- Episode no.: Season 1 Episode 47
- Directed by: Henri Safran
- Teleplay by: Kenneth Hayles
- Based on: Write Me a Murder by Frederick Knott
- Original air dates: 8 December 1965 (Sydney, Melbourne)
- Running time: 60 mins

Episode chronology
| ← Previous "The Cruel Deadline" | Next → "The Search" |

= Write Me a Murder (Wednesday Theatre) =

"Write Me a Murder" is a television play that aired in 1965 as part of ABC's Wednesday Theatre. It was directed by Henri Safran. Murder mysteries were a popular subject matter on Australian television at the time.

==Cast==
- Rhod Walker as Clive Rodingham
- Alan Edwards as David Rodingham
- John Gray as Charles Sturrock
- Judith Fisher as Julie Sturrock
- Gwen Plumb as Elizabeth Wooley
- Bob Haddow as Constable Hackett

==Production==
The show was made in Sydney. Francesca Crespi did the design.

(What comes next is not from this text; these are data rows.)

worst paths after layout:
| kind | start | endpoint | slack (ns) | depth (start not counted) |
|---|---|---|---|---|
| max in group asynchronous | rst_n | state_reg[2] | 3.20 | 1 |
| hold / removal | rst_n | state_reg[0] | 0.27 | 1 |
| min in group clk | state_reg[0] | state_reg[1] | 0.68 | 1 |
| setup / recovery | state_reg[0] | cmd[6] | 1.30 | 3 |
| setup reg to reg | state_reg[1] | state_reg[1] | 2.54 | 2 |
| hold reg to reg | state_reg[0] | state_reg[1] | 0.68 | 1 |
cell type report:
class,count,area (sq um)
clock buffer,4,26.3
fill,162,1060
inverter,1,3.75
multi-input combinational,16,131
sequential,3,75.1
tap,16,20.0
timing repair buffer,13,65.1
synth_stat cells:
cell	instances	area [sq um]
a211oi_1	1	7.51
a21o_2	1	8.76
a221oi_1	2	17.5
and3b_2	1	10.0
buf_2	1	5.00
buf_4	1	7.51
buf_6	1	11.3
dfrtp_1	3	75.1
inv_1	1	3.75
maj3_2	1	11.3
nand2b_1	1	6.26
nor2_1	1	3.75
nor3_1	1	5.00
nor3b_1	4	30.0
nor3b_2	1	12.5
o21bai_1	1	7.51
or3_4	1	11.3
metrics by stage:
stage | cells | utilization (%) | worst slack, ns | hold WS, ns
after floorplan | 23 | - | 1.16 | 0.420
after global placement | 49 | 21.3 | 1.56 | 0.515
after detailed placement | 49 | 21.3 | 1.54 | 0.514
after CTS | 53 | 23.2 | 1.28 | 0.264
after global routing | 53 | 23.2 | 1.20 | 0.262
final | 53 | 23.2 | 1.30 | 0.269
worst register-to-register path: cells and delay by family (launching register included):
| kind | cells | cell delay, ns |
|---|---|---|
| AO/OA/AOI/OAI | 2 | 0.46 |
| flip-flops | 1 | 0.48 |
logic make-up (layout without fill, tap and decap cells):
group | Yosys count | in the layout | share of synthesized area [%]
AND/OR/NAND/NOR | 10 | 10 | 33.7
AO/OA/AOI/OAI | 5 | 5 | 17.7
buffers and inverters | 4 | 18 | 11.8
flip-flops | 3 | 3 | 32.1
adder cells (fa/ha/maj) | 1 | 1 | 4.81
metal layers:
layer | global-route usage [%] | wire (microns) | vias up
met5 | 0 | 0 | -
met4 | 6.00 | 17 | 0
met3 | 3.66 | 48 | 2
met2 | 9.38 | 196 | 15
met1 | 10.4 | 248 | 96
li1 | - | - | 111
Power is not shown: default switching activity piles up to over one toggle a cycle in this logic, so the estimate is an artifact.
<file path="src/rtl/core/rms_pkg.sv">
package rms_pkg;

	// Width of the configuration register index
	localparam int CFG_IDX_W = 3;

	// Configuration register map
	typedef enum logic [CFG_IDX_W-1:0] {
		REG_MODE      = 3'd0,
		REG_PHASE_INC = 3'd1,
		REG_AMPLITUDE = 3'd2,
		REG_OFFS_PROB = 3'd3,
		REG_GATE_LEN  = 3'd4,
		REG_SYNC_EN   = 3'd5,
		REG_SYNC_LVL  = 3'd6,
		REG_SEQ_LEN   = 3'd7
	} reg_idx_t;

	// Trigger actions; codes 5 to 7 do nothing
	localparam int MODE_W = 3;
	typedef enum logic [MODE_W-1:0] {
		MODE_NOISE    = 3'd0,
		MODE_CRAWL    = 3'd1,
		MODE_INTERVAL = 3'd2,
		MODE_CHAOS    = 3'd3,
		MODE_SEQUENCE = 3'd4
	} mode_t;

	// Input beat kinds
	typedef enum logic {
		KIND_TICK  = 1'b0,
		KIND_TABLE = 1'b1
	} kind_t;

endpackage

</file>
<file path="src/rtl/core/rms_if.sv">
// Sample / table-write input channel
interface rms_in_if #(
	parameter int VALUE_BITS = 16,
	parameter int SLOT_BITS  = 4
);
	logic                  valid;
	logic                  ready;
	logic                  kind;
	logic [VALUE_BITS-1:0] mod_level;
	logic [VALUE_BITS-1:0] random_first;
	logic [VALUE_BITS-1:0] random_second;
	logic [SLOT_BITS-1:0]  table_slot;
	logic [VALUE_BITS-1:0] table_word;

	modport source (
		output valid, kind, mod_level, random_first, random_second, table_slot, table_word,
		input  ready
	);
	modport sink (
		input  valid, kind, mod_level, random_first, random_second, table_slot, table_word,
		output ready
	);
endinterface

// Result channel
interface rms_out_if #(
	parameter int VALUE_BITS = 16
);
	logic                  valid;
	logic                  ready;
	logic [VALUE_BITS-1:0] level;
	logic                  gate_out;

	modport source (output valid, level, gate_out, input ready);
	modport sink (input valid, level, gate_out, output ready);
endinterface

// Configuration write channel
interface rms_cfg_if #(
	parameter int IDX_W  = 3,
	parameter int DATA_W = 24
);
	logic              valid;
	logic              ready;
	logic [IDX_W-1:0]  index;
	logic [DATA_W-1:0] data;

	modport source (output valid, index, data, input ready);
	modport sink (input valid, index, data, output ready);
endinterface

</file>
<file path="src/rtl/core/rms_cfg_regs.sv">
module rms_cfg_regs #(
	parameter int SEQ_DEPTH  = 16,
	parameter int PHASE_BITS = 24,
	parameter int VALUE_BITS = 16,
	parameter int LEN_W      = 5
) (
	input  logic                        clk,
	input  logic                        arst_n,
	rms_cfg_if.sink                     cfg,
	output logic [rms_pkg::MODE_W-1:0]  mode,
	output logic                        mode_wr,
	output logic [PHASE_BITS-1:0]       phase_inc,
	output logic [VALUE_BITS-1:0]       amplitude,
	output logic [VALUE_BITS-1:0]       amp_tenth,
	output logic [VALUE_BITS-1:0]       offs_prob,
	output logic [PHASE_BITS-1:0]       gate_len,
	output logic                        sync_en,
	output logic [VALUE_BITS-1:0]       sync_lvl,
	output logic [LEN_W-1:0]            seq_len
);
	import rms_pkg::*;

	// floor(x/10) as x * ceil-ish reciprocal >> (VALUE_BITS+4); exact for x < 2**VALUE_BITS
	localparam int RECIP_SHIFT = VALUE_BITS + 4;
	localparam logic [VALUE_BITS:0] RECIP = (VALUE_BITS+1)'((1 << RECIP_SHIFT) / 10 + 1);

	logic [VALUE_BITS-1:0] wr_value;
	logic [2*VALUE_BITS:0] tenth_prod;
	logic [VALUE_BITS-1:0] tenth_nxt;

	assign cfg.ready  = 1'b1;
	assign wr_value   = cfg.data[VALUE_BITS-1:0];
	assign tenth_prod = {{VALUE_BITS{1'b0}}, RECIP} * {{(VALUE_BITS+1){1'b0}}, wr_value};
	assign tenth_nxt  = VALUE_BITS'(tenth_prod >> RECIP_SHIFT);
	assign mode_wr    = cfg.valid && (reg_idx_t'(cfg.index) == REG_MODE);

	// Register file; amplitude/10 is taken along with the amplitude write
	always_ff @(posedge clk or negedge arst_n) begin
		if (!arst_n) begin
			mode      <= MODE_W'(MODE_NOISE);
			phase_inc <= '0;
			amplitude <= '0;
			amp_tenth <= '0;
			offs_prob <= '0;
			gate_len  <= PHASE_BITS'(1) << (PHASE_BITS - 1);
			sync_en   <= 1'b0;
			sync_lvl  <= VALUE_BITS'(1) << (VALUE_BITS - 1);
			seq_len   <= LEN_W'(SEQ_DEPTH);
		end else if (cfg.valid) begin
			unique case (reg_idx_t'(cfg.index))
				REG_MODE:      mode      <= cfg.data[MODE_W-1:0];
				REG_PHASE_INC: phase_inc <= cfg.data[PHASE_BITS-1:0];
				REG_AMPLITUDE: begin
					amplitude <= wr_value;
					amp_tenth <= tenth_nxt;
				end
				REG_OFFS_PROB: offs_prob <= wr_value;
				REG_GATE_LEN:  gate_len  <= cfg.data[PHASE_BITS-1:0];
				REG_SYNC_EN:   sync_en   <= cfg.data[0];
				REG_SYNC_LVL:  sync_lvl  <= wr_value;
				REG_SEQ_LEN:   seq_len   <= cfg.data[LEN_W-1:0];
				default:       ;
			endcase
		end
	end

endmodule

</file>
<file path="src/rtl/core/rms_seq_mem.sv">
module rms_seq_mem #(
	parameter int SEQ_DEPTH  = 16,
	parameter int VALUE_BITS = 16,
	parameter int ADDR_W     = 4
) (
	input  logic                  clk,
	input  logic                  arst_n,
	input  logic                  we,
	input  logic [ADDR_W-1:0]     waddr,
	input  logic [VALUE_BITS-1:0] wdata,
	input  logic                  re,
	input  logic [ADDR_W-1:0]     raddr,
	output logic [VALUE_BITS-1:0] rdata
);
	logic [VALUE_BITS-1:0] mem [SEQ_DEPTH];
	logic [SEQ_DEPTH-1:0]  vld_q;
	logic [VALUE_BITS-1:0] rd_q;
	logic                  rd_vld_q;

	// Storage array, no reset
	always_ff @(posedge clk) begin
		if (we) begin
			mem[waddr] <= wdata;
		end
		if (re) begin
			rd_q <= mem[raddr];
		end
	end

	// Per-entry written flags; an unwritten entry reads as zero
	always_ff @(posedge clk or negedge arst_n) begin
		if (!arst_n) begin
			vld_q    <= '0;
			rd_vld_q <= 1'b0;
		end else begin
			if (we) begin
				vld_q[waddr] <= 1'b1;
			end
			if (re) begin
				rd_vld_q <= vld_q[raddr];
			end
		end
	end

	assign rdata = rd_vld_q ? rd_q : '0;

endmodule

</file>
<file path="src/rtl/core/rms_core.sv">
module rms_core #(
	parameter int SEQ_DEPTH  = 16,
	parameter int PHASE_BITS = 24,
	parameter int VALUE_BITS = 16,
	parameter int STEP_W     = 4,
	parameter int LEN_W      = 5
) (
	input  logic                        clk,
	input  logic                        arst_n,
	rms_in_if.sink                      din,
	rms_out_if.source                   dout,
	input  logic [rms_pkg::MODE_W-1:0]  mode,
	input  logic                        mode_wr,
	input  logic [PHASE_BITS-1:0]       phase_inc,
	input  logic [VALUE_BITS-1:0]       amplitude,
	input  logic [VALUE_BITS-1:0]       amp_tenth,
	input  logic [VALUE_BITS-1:0]       offs_prob,
	input  logic [PHASE_BITS-1:0]       gate_len,
	input  logic                        sync_en,
	input  logic [VALUE_BITS-1:0]       sync_lvl,
	input  logic [LEN_W-1:0]            seq_len,
	output logic                        mem_we,
	output logic [STEP_W-1:0]           mem_waddr,
	output logic [VALUE_BITS-1:0]       mem_wdata,
	output logic                        mem_re,
	output logic [STEP_W-1:0]           mem_raddr,
	input  logic [VALUE_BITS-1:0]       mem_rdata
);
	import rms_pkg::*;

	localparam logic [VALUE_BITS-1:0] FULL = '1;

	// State
	logic [VALUE_BITS-1:0] held_q;
	logic                  held_in_mem_q;
	logic [PHASE_BITS-1:0] phase_q;
	logic                  gate_q;
	logic                  latch_q;
	logic [STEP_W-1:0]     step_q;

	// Output stage
	logic                  out_valid_q;
	logic [VALUE_BITS-1:0] out_level_q;
	logic                  out_gate_q;
	logic                  out_from_mem_q;

	logic                    accept;
	logic                    tick;
	logic [VALUE_BITS-1:0]   held_cur;
	logic                    trig;
	logic                    latch_nxt;
	logic [VALUE_BITS-1:0]   mul_a;
	logic [2*VALUE_BITS-1:0] prod;
	logic [VALUE_BITS-1:0]   scaled;
	logic [VALUE_BITS:0]     noise_sum;
	logic [VALUE_BITS:0]     up_sum;
	logic [VALUE_BITS-1:0]   crawl_up;
	logic [VALUE_BITS-1:0]   crawl_dn;
	logic                    change;
	logic [LEN_W-1:0]        len_eff;
	logic [LEN_W-1:0]        step_inc;
	logic [VALUE_BITS-1:0]   held_nxt;
	logic                    gate_trig;
	logic [STEP_W-1:0]       step_nxt;
	logic                    seq_rd;
	logic [PHASE_BITS:0]     phase_sum;
	logic [PHASE_BITS-1:0]   phase_nxt;
	logic                    gate_nxt;

	// Handshake: output register frees as it drains
	assign din.ready = !out_valid_q || dout.ready;
	assign accept    = din.valid && din.ready;
	assign tick      = accept && (kind_t'(din.kind) == KIND_TICK);

	// Held value may still sit in the memory read register after a sequence step
	assign held_cur = held_in_mem_q ? mem_rdata : held_q;

	// Trigger decision
	always_comb begin
		trig      = 1'b0;
		latch_nxt = latch_q;
		if (!sync_en) begin
			trig = (phase_q == '0);
		end else if (latch_q) begin
			latch_nxt = (din.mod_level >= sync_lvl);
		end else if (din.mod_level >= sync_lvl) begin
			latch_nxt = 1'b1;
			trig      = 1'b1;
		end
	end

	// Shared scaler: random draw times amplitude
	assign mul_a  = (mode_t'(mode) == MODE_CHAOS) ? din.random_second : din.random_first;
	assign prod   = {{VALUE_BITS{1'b0}}, mul_a} * {{VALUE_BITS{1'b0}}, amplitude};
	assign scaled = prod[2*VALUE_BITS-1:VALUE_BITS];

	assign noise_sum = {1'b0, scaled} + {1'b0, offs_prob};
	assign up_sum    = {1'b0, held_cur} + {1'b0, amp_tenth};
	assign crawl_up  = up_sum[VALUE_BITS] ? FULL : up_sum[VALUE_BITS-1:0];
	assign crawl_dn  = (held_cur > amp_tenth) ? (held_cur - amp_tenth) : '0;
	assign change    = din.random_first > offs_prob;

	// Sequence step wraps at the effective length
	assign len_eff  = (seq_len == '0) ? LEN_W'(1) :
		(seq_len > LEN_W'(SEQ_DEPTH)) ? LEN_W'(SEQ_DEPTH) : seq_len;
	assign step_inc = LEN_W'(step_q) + LEN_W'(1);

	// Mode action on a trigger
	always_comb begin
		held_nxt  = held_cur;
		gate_trig = gate_q;
		step_nxt  = step_q;
		seq_rd    = 1'b0;
		if (trig) begin
			case (mode_t'(mode))
				MODE_NOISE: begin
					held_nxt  = noise_sum[VALUE_BITS] ? FULL : noise_sum[VALUE_BITS-1:0];
					gate_trig = 1'b1;
				end
				MODE_CRAWL: begin
					held_nxt  = (step_q == '0) ? crawl_up : crawl_dn;
					gate_trig = 1'b1;
					if (change) begin
						step_nxt = (step_q == '0) ? STEP_W'(1) : '0;
					end
				end
				MODE_INTERVAL: begin
					if (change) begin
						if (held_cur == amplitude) begin
							held_nxt = '0;
						end else begin
							held_nxt  = amplitude;
							gate_trig = 1'b1;
						end
					end
				end
				MODE_CHAOS: begin
					if (change) begin
						held_nxt  = scaled;
						gate_trig = 1'b1;
					end
				end
				MODE_SEQUENCE: begin
					step_nxt  = (step_inc >= len_eff) ? '0 : step_inc[STEP_W-1:0];
					seq_rd    = 1'b1;
					gate_trig = 1'b1;
				end
				default: ;
			endcase
		end
	end

	// Phase advance, wrap to zero on carry, then gate
	assign phase_sum = {1'b0, phase_q} + {1'b0, phase_inc};
	assign phase_nxt = phase_sum[PHASE_BITS] ? '0 : phase_sum[PHASE_BITS-1:0];
	assign gate_nxt  = sync_en ? latch_nxt : ((phase_nxt > gate_len) ? 1'b0 : gate_trig);

	// Table access
	assign mem_we    = accept && (kind_t'(din.kind) == KIND_TABLE) &&
		({1'b0, din.table_slot} < (STEP_W+1)'(SEQ_DEPTH));
	assign mem_waddr = din.table_slot;
	assign mem_wdata = din.table_word;
	assign mem_re    = tick && seq_rd;
	assign mem_raddr = step_nxt;

	// State update
	always_ff @(posedge clk or negedge arst_n) begin
		if (!arst_n) begin
			held_q        <= '0;
			held_in_mem_q <= 1'b0;
			phase_q       <= '0;
			gate_q        <= 1'b0;
			latch_q       <= 1'b0;
			step_q        <= '0;
		end else if (mode_wr) begin
			step_q <= '0;
		end else if (tick) begin
			if (seq_rd) begin
				held_in_mem_q <= 1'b1;
			end else begin
				held_q        <= held_nxt;
				held_in_mem_q <= 1'b0;
			end
			phase_q <= phase_nxt;
			gate_q  <= gate_nxt;
			latch_q <= latch_nxt;
			step_q  <= step_nxt;
		end
	end

	// Output register
	always_ff @(posedge clk or negedge arst_n) begin
		if (!arst_n) begin
			out_valid_q <= 1'b0;
		end else if (tick) begin
			out_valid_q <= 1'b1;
		end else if (dout.ready) begin
			out_valid_q <= 1'b0;
		end
	end

	always_ff @(posedge clk) begin
		if (tick) begin
			out_level_q    <= held_nxt;
			out_gate_q     <= gate_nxt;
			out_from_mem_q <= seq_rd;
		end
	end

	assign dout.valid    = out_valid_q;
	assign dout.level    = out_from_mem_q ? mem_rdata : out_level_q;
	assign dout.gate_out = out_gate_q;

endmodule

</file>
<file path="src/rtl/core/random_modulation_source.sv">
// Random modulation source.
// Channels: din carries one beat per sample tick (kind = tick) with the external
// modulation level and two uniform random draws, or a sequence table write
// (kind = table) of table_word into table_slot. dout returns one beat per tick:
// the held level and the gate. Table writes return nothing. cfg writes one
// register per beat and is always ready; write it only while the block is idle.
// Throughput: one din beat per cycle while dout.ready holds. Latency: a tick's
// result is on dout the cycle after its din beat. The update is a combinational
// read of the state registers plus one multiplier; the sequence table is a synchronous
// memory whose read lands in the cycle after the tick, feeding dout directly.
// Stall: dout is a one-entry output register; din.ready stays high while that
// register is empty or draining, and drops while a result waits unread.
// Reset: all state clears, the table reads as zero until written, registers
// take their defaults (gate length and sync level at half scale, sequence
// length at full depth). No clearing pass is needed.
module random_modulation_source #(
	parameter int SEQ_DEPTH  = 16,
	parameter int PHASE_BITS = 24,
	parameter int VALUE_BITS = 16
) (
	input  logic      clk,
	input  logic      arst_n,
	rms_cfg_if.sink   cfg,
	rms_in_if.sink    din,
	rms_out_if.source dout
);
	import rms_pkg::*;

	localparam int STEP_W = (SEQ_DEPTH > 1) ? $clog2(SEQ_DEPTH) : 1;
	localparam int LEN_W  = $clog2(SEQ_DEPTH + 1);

	logic [MODE_W-1:0]     mode;
	logic                  mode_wr;
	logic [PHASE_BITS-1:0] phase_inc;
	logic [VALUE_BITS-1:0] amplitude;
	logic [VALUE_BITS-1:0] amp_tenth;
	logic [VALUE_BITS-1:0] offs_prob;
	logic [PHASE_BITS-1:0] gate_len;
	logic                  sync_en;
	logic [VALUE_BITS-1:0] sync_lvl;
	logic [LEN_W-1:0]      seq_len;

	logic                  mem_we;
	logic [STEP_W-1:0]     mem_waddr;
	logic [VALUE_BITS-1:0] mem_wdata;
	logic                  mem_re;
	logic [STEP_W-1:0]     mem_raddr;
	logic [VALUE_BITS-1:0] mem_rdata;

	rms_cfg_regs #(
		.SEQ_DEPTH  (SEQ_DEPTH),
		.PHASE_BITS (PHASE_BITS),
		.VALUE_BITS (VALUE_BITS),
		.LEN_W      (LEN_W)
	) u_regs (
		.clk       (clk),
		.arst_n    (arst_n),
		.cfg       (cfg),
		.mode      (mode),
		.mode_wr   (mode_wr),
		.phase_inc (phase_inc),
		.amplitude (amplitude),
		.amp_tenth (amp_tenth),
		.offs_prob (offs_prob),
		.gate_len  (gate_len),
		.sync_en   (sync_en),
		.sync_lvl  (sync_lvl),
		.seq_len   (seq_len)
	);

	rms_seq_mem #(
		.SEQ_DEPTH  (SEQ_DEPTH),
		.VALUE_BITS (VALUE_BITS),
		.ADDR_W     (STEP_W)
	) u_mem (
		.clk    (clk),
		.arst_n (arst_n),
		.we     (mem_we),
		.waddr  (mem_waddr),
		.wdata  (mem_wdata),
		.re     (mem_re),
		.raddr  (mem_raddr),
		.rdata  (mem_rdata)
	);

	rms_core #(
		.SEQ_DEPTH  (SEQ_DEPTH),
		.PHASE_BITS (PHASE_BITS),
		.VALUE_BITS (VALUE_BITS),
		.STEP_W     (STEP_W),
		.LEN_W      (LEN_W)
	) u_core (
		.clk       (clk),
		.arst_n    (arst_n),
		.din       (din),
		.dout      (dout),
		.mode      (mode),
		.mode_wr   (mode_wr),
		.phase_inc (phase_inc),
		.amplitude (amplitude),
		.amp_tenth (amp_tenth),
		.offs_prob (offs_prob),
		.gate_len  (gate_len),
		.sync_en   (sync_en),
		.sync_lvl  (sync_lvl),
		.seq_len   (seq_len),
		.mem_we    (mem_we),
		.mem_waddr (mem_waddr),
		.mem_wdata (mem_wdata),
		.mem_re    (mem_re),
		.mem_raddr (mem_raddr),
		.mem_rdata (mem_rdata)
	);

endmodule

</file>
<file path="src/flat_wrapper.sv">
// flat-port wrapper written by rule: the top's interface ports become plain ports
module random_modulation_source_flat import rms_pkg::*;
#(
	parameter int SEQ_DEPTH  = 16,
	parameter int PHASE_BITS = 24,
	parameter int VALUE_BITS = 16
)
  (clk, arst_n, cfg_valid, cfg_index, cfg_data, cfg_ready, din_valid, din_kind, din_mod_level, din_random_first, din_random_second, din_table_slot, din_table_word, din_ready, dout_valid, dout_level, dout_gate_out, dout_ready);
  rms_cfg_if cfg_i ();
  rms_in_if #(.VALUE_BITS(VALUE_BITS)) din_i ();
  rms_out_if #(.VALUE_BITS(VALUE_BITS)) dout_i ();
  input  logic clk;
  input  logic arst_n;
  input wire logic [$bits(cfg_i.valid)-1:0] cfg_valid;
  input wire logic [$bits(cfg_i.index)-1:0] cfg_index;
  input wire logic [$bits(cfg_i.data)-1:0] cfg_data;
  output wire logic [$bits(cfg_i.ready)-1:0] cfg_ready;
  input wire logic [$bits(din_i.valid)-1:0] din_valid;
  input wire logic [$bits(din_i.kind)-1:0] din_kind;
  input wire logic [$bits(din_i.mod_level)-1:0] din_mod_level;
  input wire logic [$bits(din_i.random_first)-1:0] din_random_first;
  input wire logic [$bits(din_i.random_second)-1:0] din_random_second;
  input wire logic [$bits(din_i.table_slot)-1:0] din_table_slot;
  input wire logic [$bits(din_i.table_word)-1:0] din_table_word;
  output wire logic [$bits(din_i.ready)-1:0] din_ready;
  output wire logic [$bits(dout_i.valid)-1:0] dout_valid;
  output wire logic [$bits(dout_i.level)-1:0] dout_level;
  output wire logic [$bits(dout_i.gate_out)-1:0] dout_gate_out;
  input wire logic [$bits(dout_i.ready)-1:0] dout_ready;
  assign cfg_i.valid = cfg_valid;
  assign cfg_i.index = cfg_index;
  assign cfg_i.data = cfg_data;
  assign cfg_ready = cfg_i.ready;
  assign din_i.valid = din_valid;
  assign din_i.kind = din_kind;
  assign din_i.mod_level = din_mod_level;
  assign din_i.random_first = din_random_first;
  assign din_i.random_second = din_random_second;
  assign din_i.table_slot = din_table_slot;
  assign din_i.table_word = din_table_word;
  assign din_ready = din_i.ready;
  assign dout_valid = dout_i.valid;
  assign dout_level = dout_i.level;
  assign dout_gate_out = dout_i.gate_out;
  assign dout_i.ready = dout_ready;
  random_modulation_source #(.SEQ_DEPTH(SEQ_DEPTH), .PHASE_BITS(PHASE_BITS), .VALUE_BITS(VALUE_BITS)) u_core (.clk(clk), .arst_n(arst_n), .cfg(cfg_i), .din(din_i), .dout(dout_i));
endmodule
</file>
<file path="config.mk">
export PLATFORM = sky130hd
export DESIGN_NAME = random_modulation_source_flat
export DESIGN_NICKNAME = d
export VERILOG_FILES = /design/src/rtl/core/rms_pkg.sv /design/src/rtl/core/rms_if.sv /design/src/rtl/core/rms_cfg_regs.sv /design/src/rtl/core/rms_seq_mem.sv /design/src/rtl/core/rms_core.sv /design/src/rtl/core/random_modulation_source.sv /design/src/flat_wrapper.sv
export SDC_FILE = /design/constraint.sdc
export NUM_CORES = 2
export LEC_CHECK = 0
export BUFFER_PORTS_ARGS = -buffer_cell sky130_fd_sc_hd__buf_4
export CAP_MARGIN = 20
export CELL_PAD_IN_SITES_DETAIL_PLACEMENT = 1
export CELL_PAD_IN_SITES_GLOBAL_PLACEMENT = 1
export CORE_UTILIZATION = 39
export DETAILED_ROUTE_END_ITERATION = 8
export PLACE_DENSITY_LB_ADDON = 0.1
export SLEW_MARGIN = 15
export SYNTH_ARGS = -nofsm -noshare
export SYNTH_HDL_FRONTEND = slang
export SYNTH_SLANG_ARGS = --single-unit
</file>
<file path="constraint.sdc">
create_clock -name clk -period 8.7 [get_ports clk]
set_clock_uncertainty 0.05 [all_clocks]
set_input_delay 1.74 -clock clk [delete_from_list [all_inputs] [get_ports clk]]
set_output_delay 1.74 -clock clk [all_outputs]
set_load 0.005 [all_outputs]
</file>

Henri Safran, who directed, said the drama came from not wondering "whodunnit" but from "will the murderer get caught".

==Reception==
The Bulletin said "Safran tried to force life into the mummified corpse of another of those traditional British murder mysteries, set in a decaying mansion and suffering from mouldy plot."